--- SUPPLIED MATERIAL ---

<file path="src/rtl/eeprom_pkg.sv">
// Shared types and constants for the serial EEPROM slave.
package eeprom_pkg;
    // Transfer phase of the bus-side state machine
    typedef enum logic [3:0] {
        PH_IDLE,
        PH_DEV,
        PH_DEV_ACK,
        PH_WADDR,
        PH_WADDR_ACK,
        PH_WDATA,
        PH_WDATA_ACK,
        PH_RDATA,
        PH_RACK
    } phase_t;

    // Fixed upper nibble of the 7-bit device address
    localparam logic [3:0] DEV_PREFIX = 4'b1010;
endpackage

</file>
<file path="src/rtl/i2c_line_sync.sv">
// Synchronises SCL and SDA into the clock domain and derives single-cycle
// pulses for SCL edges and for START/STOP conditions.
// Assumes: the system clock is many times faster than SCL, SYNC_STAGES >= 2,
// and the bus idles high.
module i2c_line_sync #(
    parameter int SYNC_STAGES = 2
) (
    input  logic clk,
    input  logic rst_n,
    input  logic scl_i,
    input  logic sda_i,
    output logic scl_s,
    output logic sda_s,
    output logic scl_rise,
    output logic scl_fall,
    output logic start_det,
    output logic stop_det
);
    logic [SYNC_STAGES-1:0] scl_ff;
    logic [SYNC_STAGES-1:0] sda_ff;
    logic                   scl_d;
    logic                   sda_d;

    // Synchroniser chains plus one delayed copy of each line for edge detection
    always_ff @(posedge clk) begin
        if (!rst_n) begin
            scl_ff <= '1;
            sda_ff <= '1;
            scl_d  <= 1'b1;
            sda_d  <= 1'b1;
        end else begin
            scl_ff <= {scl_ff[SYNC_STAGES-2:0], scl_i};
            sda_ff <= {sda_ff[SYNC_STAGES-2:0], sda_i};
            scl_d  <= scl_ff[SYNC_STAGES-1];
            sda_d  <= sda_ff[SYNC_STAGES-1];
        end
    end

    assign scl_s = scl_ff[SYNC_STAGES-1];
    assign sda_s = sda_ff[SYNC_STAGES-1];

    // Edge and bus-condition pulses
    always_comb begin
        scl_rise  = scl_s & ~scl_d;
        scl_fall  = ~scl_s & scl_d;
        start_det = scl_s & scl_d & sda_d & ~sda_s;
        stop_det  = scl_s & scl_d & ~sda_d & sda_s;
    end
endmodule

</file>
<file path="src/rtl/eeprom_page_buf.sv">
// Page write buffer: one data register and one valid flag per in-page slot.
// Assumes: clr has priority over we; the data is read back by slot index
// during the array's write cycle.
module eeprom_page_buf #(
    parameter int PAGE_W = 4,
    parameter int DATA_W = 8
) (
    input  logic                          clk,
    input  logic                          rst_n,
    input  logic                          clr,
    input  logic                          we,
    input  logic [PAGE_W-1:0]             widx,
    input  logic [DATA_W-1:0]             wdata,
    input  logic [PAGE_W-1:0]             ridx,
    output logic [DATA_W-1:0]             rdata,
    output logic [(1<<PAGE_W)-1:0]        mask
);
    localparam int PAGE_BYTES = 1 << PAGE_W;

    logic [PAGE_BYTES-1:0][DATA_W-1:0] slots;

    for (genvar g = 0; g < PAGE_BYTES; g++) begin : g_slot
        logic [DATA_W-1:0] q;
        logic              v;

        // One slot: capture data on its own index, flag it valid, clear on START
        always_ff @(posedge clk) begin
            if (!rst_n) begin
                q <= '0;
                v <= 1'b0;
            end else if (clr) begin
                v <= 1'b0;
            end else if (we && (widx == PAGE_W'(g))) begin
                q <= wdata;
                v <= 1'b1;
            end
        end

        assign slots[g] = q;
        assign mask[g]  = v;
    end

    assign rdata = slots[ridx];

    AST_MASK_CLEARED: assert property (@(posedge clk) disable iff (!rst_n)
        clr |=> (mask == '0));
    AST_SLOT_FLAGGED: assert property (@(posedge clk) disable iff (!rst_n)
        (we && !clr) |=> mask[$past(widx)]);
endmodule

</file>
<file path="src/rtl/eeprom_core_array.sv">
// Storage array with a timed write cycle. On commit it latches the page
// number and the valid mask, raises busy for WRITE_CYCLES clocks, and during
// the first PAGE_BYTES clocks copies each valid buffer slot into the page.
// Assumes: WRITE_CYCLES >= 2**PAGE_W; the buffer data stays still while busy.
module eeprom_core_array #(
    parameter int ADDR_W       = 8,
    parameter int PAGE_W       = 4,
    parameter int DATA_W       = 8,
    parameter int WRITE_CYCLES = 500000
) (
    input  logic                       clk,
    input  logic                       rst_n,
    input  logic                       commit,
    input  logic [ADDR_W-PAGE_W-1:0]   commit_page,
    input  logic [(1<<PAGE_W)-1:0]     commit_mask,
    output logic [PAGE_W-1:0]          buf_idx,
    input  logic [DATA_W-1:0]          buf_data,
    input  logic [ADDR_W-1:0]          raddr,
    output logic [DATA_W-1:0]          rdata,
    output logic                       busy
);
    localparam int DEPTH      = 1 << ADDR_W;
    localparam int PAGE_BYTES = 1 << PAGE_W;
    localparam int CNT_W      = $clog2(WRITE_CYCLES + 1);
    localparam logic [CNT_W-1:0] CNT_LAST = CNT_W'(WRITE_CYCLES - 1);
    localparam logic [CNT_W-1:0] CNT_PAGE = CNT_W'(PAGE_BYTES);

    logic [DATA_W-1:0]        mem [DEPTH];
    logic [CNT_W-1:0]         cyc;
    logic [PAGE_BYTES-1:0]    mask_l;
    logic [ADDR_W-PAGE_W-1:0] page_l;
    logic                     drain_we;

    // Write-cycle timer and latched commit context
    always_ff @(posedge clk) begin
        if (!rst_n) begin
            busy   <= 1'b0;
            cyc    <= '0;
            mask_l <= '0;
            page_l <= '0;
        end else if (commit) begin
            busy   <= 1'b1;
            cyc    <= '0;
            mask_l <= commit_mask;
            page_l <= commit_page;
        end else if (busy) begin
            cyc <= cyc + 1'b1;
            if (cyc == CNT_LAST) begin
                busy <= 1'b0;
            end
        end
    end

    assign buf_idx  = cyc[PAGE_W-1:0];
    assign drain_we = busy && (cyc < CNT_PAGE) && mask_l[buf_idx];

    // Array contents: erased at reset, one valid slot copied per clock while draining
    always_ff @(posedge clk) begin
        if (!rst_n) begin
            for (int i = 0; i < DEPTH; i++) begin
                mem[i] <= '1;
            end
        end else if (drain_we) begin
            mem[{page_l, buf_idx}] <= buf_data;
        end
    end

    assign rdata = mem[raddr];

    AST_COMMIT_WHEN_IDLE: assert property (@(posedge clk) disable iff (!rst_n)
        commit |-> !busy);
    AST_BUSY_AFTER_COMMIT: assert property (@(posedge clk) disable iff (!rst_n)
        commit |=> busy);
endmodule

</file>
<file path="src/rtl/i2c_eeprom_slave.sv">
// Bus-side state machine of the serial EEPROM slave. It decodes the device
// address and the word address, fills the page buffer, starts a write cycle
// on STOP, and shifts read data out MSB first.
// Assumes: inputs are open-drain line levels, sda_oe high pulls SDA low, and
// the clock runs much faster than SCL.
module i2c_eeprom_slave #(
    parameter logic [2:0] DEV_SEL      = 3'b000,
    parameter int         ADDR_W       = 8,
    parameter int         PAGE_W       = 4,
    parameter int         WRITE_CYCLES = 500000,
    parameter int         SYNC_STAGES  = 2
) (
    input  logic clk,
    input  logic rst_n,
    input  logic scl_i,
    input  logic sda_i,
    input  logic wp_i,
    output logic sda_oe
);
    import eeprom_pkg::*;

    localparam int DATA_W     = 8;
    localparam int PAGE_BYTES = 1 << PAGE_W;

    logic                  scl_s, sda_s, scl_rise, scl_fall, start_det, stop_det;
    phase_t                phase;
    logic [3:0]            bit_cnt;
    logic [DATA_W-1:0]     shreg;
    logic [ADDR_W-1:0]     ptr;
    logic                  rw;
    logic                  in_write;
    logic                  busy;
    logic                  buf_we;
    logic                  commit;
    logic                  byte_done;
    logic                  dev_match;
    logic [PAGE_BYTES-1:0] mask;
    logic [PAGE_W-1:0]     drain_idx;
    logic [DATA_W-1:0]     drain_data;
    logic [DATA_W-1:0]     rd_byte;

    i2c_line_sync #(.SYNC_STAGES(SYNC_STAGES)) u_sync (
        .clk       (clk),
        .rst_n     (rst_n),
        .scl_i     (scl_i),
        .sda_i     (sda_i),
        .scl_s     (scl_s),
        .sda_s     (sda_s),
        .scl_rise  (scl_rise),
        .scl_fall  (scl_fall),
        .start_det (start_det),
        .stop_det  (stop_det)
    );

    eeprom_page_buf #(.PAGE_W(PAGE_W), .DATA_W(DATA_W)) u_buf (
        .clk   (clk),
        .rst_n (rst_n),
        .clr   (start_det),
        .we    (buf_we),
        .widx  (ptr[PAGE_W-1:0]),
        .wdata (shreg),
        .ridx  (drain_idx),
        .rdata (drain_data),
        .mask  (mask)
    );

    eeprom_core_array #(
        .ADDR_W       (ADDR_W),
        .PAGE_W       (PAGE_W),
        .DATA_W       (DATA_W),
        .WRITE_CYCLES (WRITE_CYCLES)
    ) u_array (
        .clk         (clk),
        .rst_n       (rst_n),
        .commit      (commit),
        .commit_page (ptr[ADDR_W-1:PAGE_W]),
        .commit_mask (mask),
        .buf_idx     (drain_idx),
        .buf_data    (drain_data),
        .raddr       (ptr),
        .rdata       (rd_byte),
        .busy        (busy)
    );

    // Decode of byte boundaries, device address match, buffer write and commit
    always_comb begin
        byte_done = scl_fall && (bit_cnt == 4'd8) && !start_det && !stop_det;
        dev_match = (shreg[7:1] == {DEV_PREFIX, DEV_SEL});
        buf_we    = byte_done && (phase == PH_WDATA) && !wp_i;
        commit    = stop_det && in_write && (|mask);
    end

    // Main transfer state machine
    always_ff @(posedge clk) begin
        if (!rst_n) begin
            phase    <= PH_IDLE;
            bit_cnt  <= '0;
            shreg    <= '0;
            ptr      <= '0;
            rw       <= 1'b0;
            in_write <= 1'b0;
            sda_oe   <= 1'b0;
        end else if (start_det) begin
            phase    <= PH_DEV;
            bit_cnt  <= '0;
            in_write <= 1'b0;
            sda_oe   <= 1'b0;
        end else if (stop_det) begin
            phase    <= PH_IDLE;
            in_write <= 1'b0;
            sda_oe   <= 1'b0;
        end else begin
            case (phase)
                PH_DEV, PH_WADDR, PH_WDATA: begin
                    if (scl_rise && (bit_cnt != 4'd8)) begin
                        shreg   <= {shreg[DATA_W-2:0], sda_s};
                        bit_cnt <= bit_cnt + 4'd1;
                    end else if (byte_done) begin
                        if (phase == PH_DEV) begin
                            if (dev_match && !busy) begin
                                rw     <= shreg[0];
                                sda_oe <= 1'b1;
                                phase  <= PH_DEV_ACK;
                            end else begin
                                phase <= PH_IDLE;
                            end
                        end else if (phase == PH_WADDR) begin
                            ptr      <= shreg;
                            in_write <= 1'b1;
                            sda_oe   <= 1'b1;
                            phase    <= PH_WADDR_ACK;
                        end else if (wp_i) begin
                            in_write <= 1'b0;
                            phase    <= PH_IDLE;
                        end else begin
                            ptr    <= {ptr[ADDR_W-1:PAGE_W], ptr[PAGE_W-1:0] + 1'b1};
                            sda_oe <= 1'b1;
                            phase  <= PH_WDATA_ACK;
                        end
                    end
                end
                PH_DEV_ACK: begin
                    if (scl_fall) begin
                        bit_cnt <= '0;
                        if (rw) begin
                            shreg  <= rd_byte;
                            ptr    <= ptr + 1'b1;
                            sda_oe <= ~rd_byte[DATA_W-1];
                            phase  <= PH_RDATA;
                        end else begin
                            sda_oe <= 1'b0;
                            phase  <= PH_WADDR;
                        end
                    end
                end
                PH_WADDR_ACK, PH_WDATA_ACK: begin
                    if (scl_fall) begin
                        sda_oe  <= 1'b0;
                        bit_cnt <= '0;
                        phase   <= PH_WDATA;
                    end
                end
                PH_RDATA: begin
                    if (scl_fall) begin
                        if (bit_cnt == 4'd7) begin
                            sda_oe <= 1'b0;
                            phase  <= PH_RACK;
                        end else begin
                            shreg   <= {shreg[DATA_W-2:0], 1'b0};
                            sda_oe  <= ~shreg[DATA_W-2];
                            bit_cnt <= bit_cnt + 4'd1;
                        end
                    end
                end
                PH_RACK: begin
                    if (scl_rise && sda_s) begin
                        phase <= PH_IDLE;
                    end else if (scl_fall) begin
                        shreg   <= rd_byte;
                        ptr     <= ptr + 1'b1;
                        sda_oe  <= ~rd_byte[DATA_W-1];
                        bit_cnt <= '0;
                        phase   <= PH_RDATA;
                    end
                end
                default: phase <= PH_IDLE;
            endcase
        end
    end

    AST_OE_MOVES_SCL_LOW: assert property (@(posedge clk) disable iff (!rst_n)
        (sda_oe != $past(sda_oe)) |-> !scl_s);
    AST_NO_ACK_WHILE_BUSY: assert property (@(posedge clk) disable iff (!rst_n)
        (phase == PH_DEV_ACK) |-> !busy);
    AST_PAGE_BITS_HELD: assert property (@(posedge clk) disable iff (!rst_n)
        buf_we |=> (ptr[ADDR_W-1:PAGE_W] == $past(ptr[ADDR_W-1:PAGE_W])));
endmodule

</file>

---

• [WORK TO BE COMPLETED]
Return the span of lines in the data above that opens at the line with "if (cyc == CNT_LAST) begin" and closes at the line with "commit |-> !busy);", exactly, ends included, nothing else.

• [TASK RESPONSE]
            if (cyc == CNT_LAST) begin
                busy <= 1'b0;
            end
        end
    end

    assign buf_idx  = cyc[PAGE_W-1:0];
    assign drain_we = busy && (cyc < CNT_PAGE) && mask_l[buf_idx];

    // Array contents: erased at reset, one valid slot copied per clock while draining
    always_ff @(posedge clk) begin
        if (!rst_n) begin
            for (int i = 0; i < DEPTH; i++) begin
                mem[i] <= '1;
            end
        end else if (drain_we) begin
            mem[{page_l, buf_idx}] <= buf_data;
        end
    end

    assign rdata = mem[raddr];

    AST_COMMIT_WHEN_IDLE: assert property (@(posedge clk) disable iff (!rst_n)
        commit |-> !busy);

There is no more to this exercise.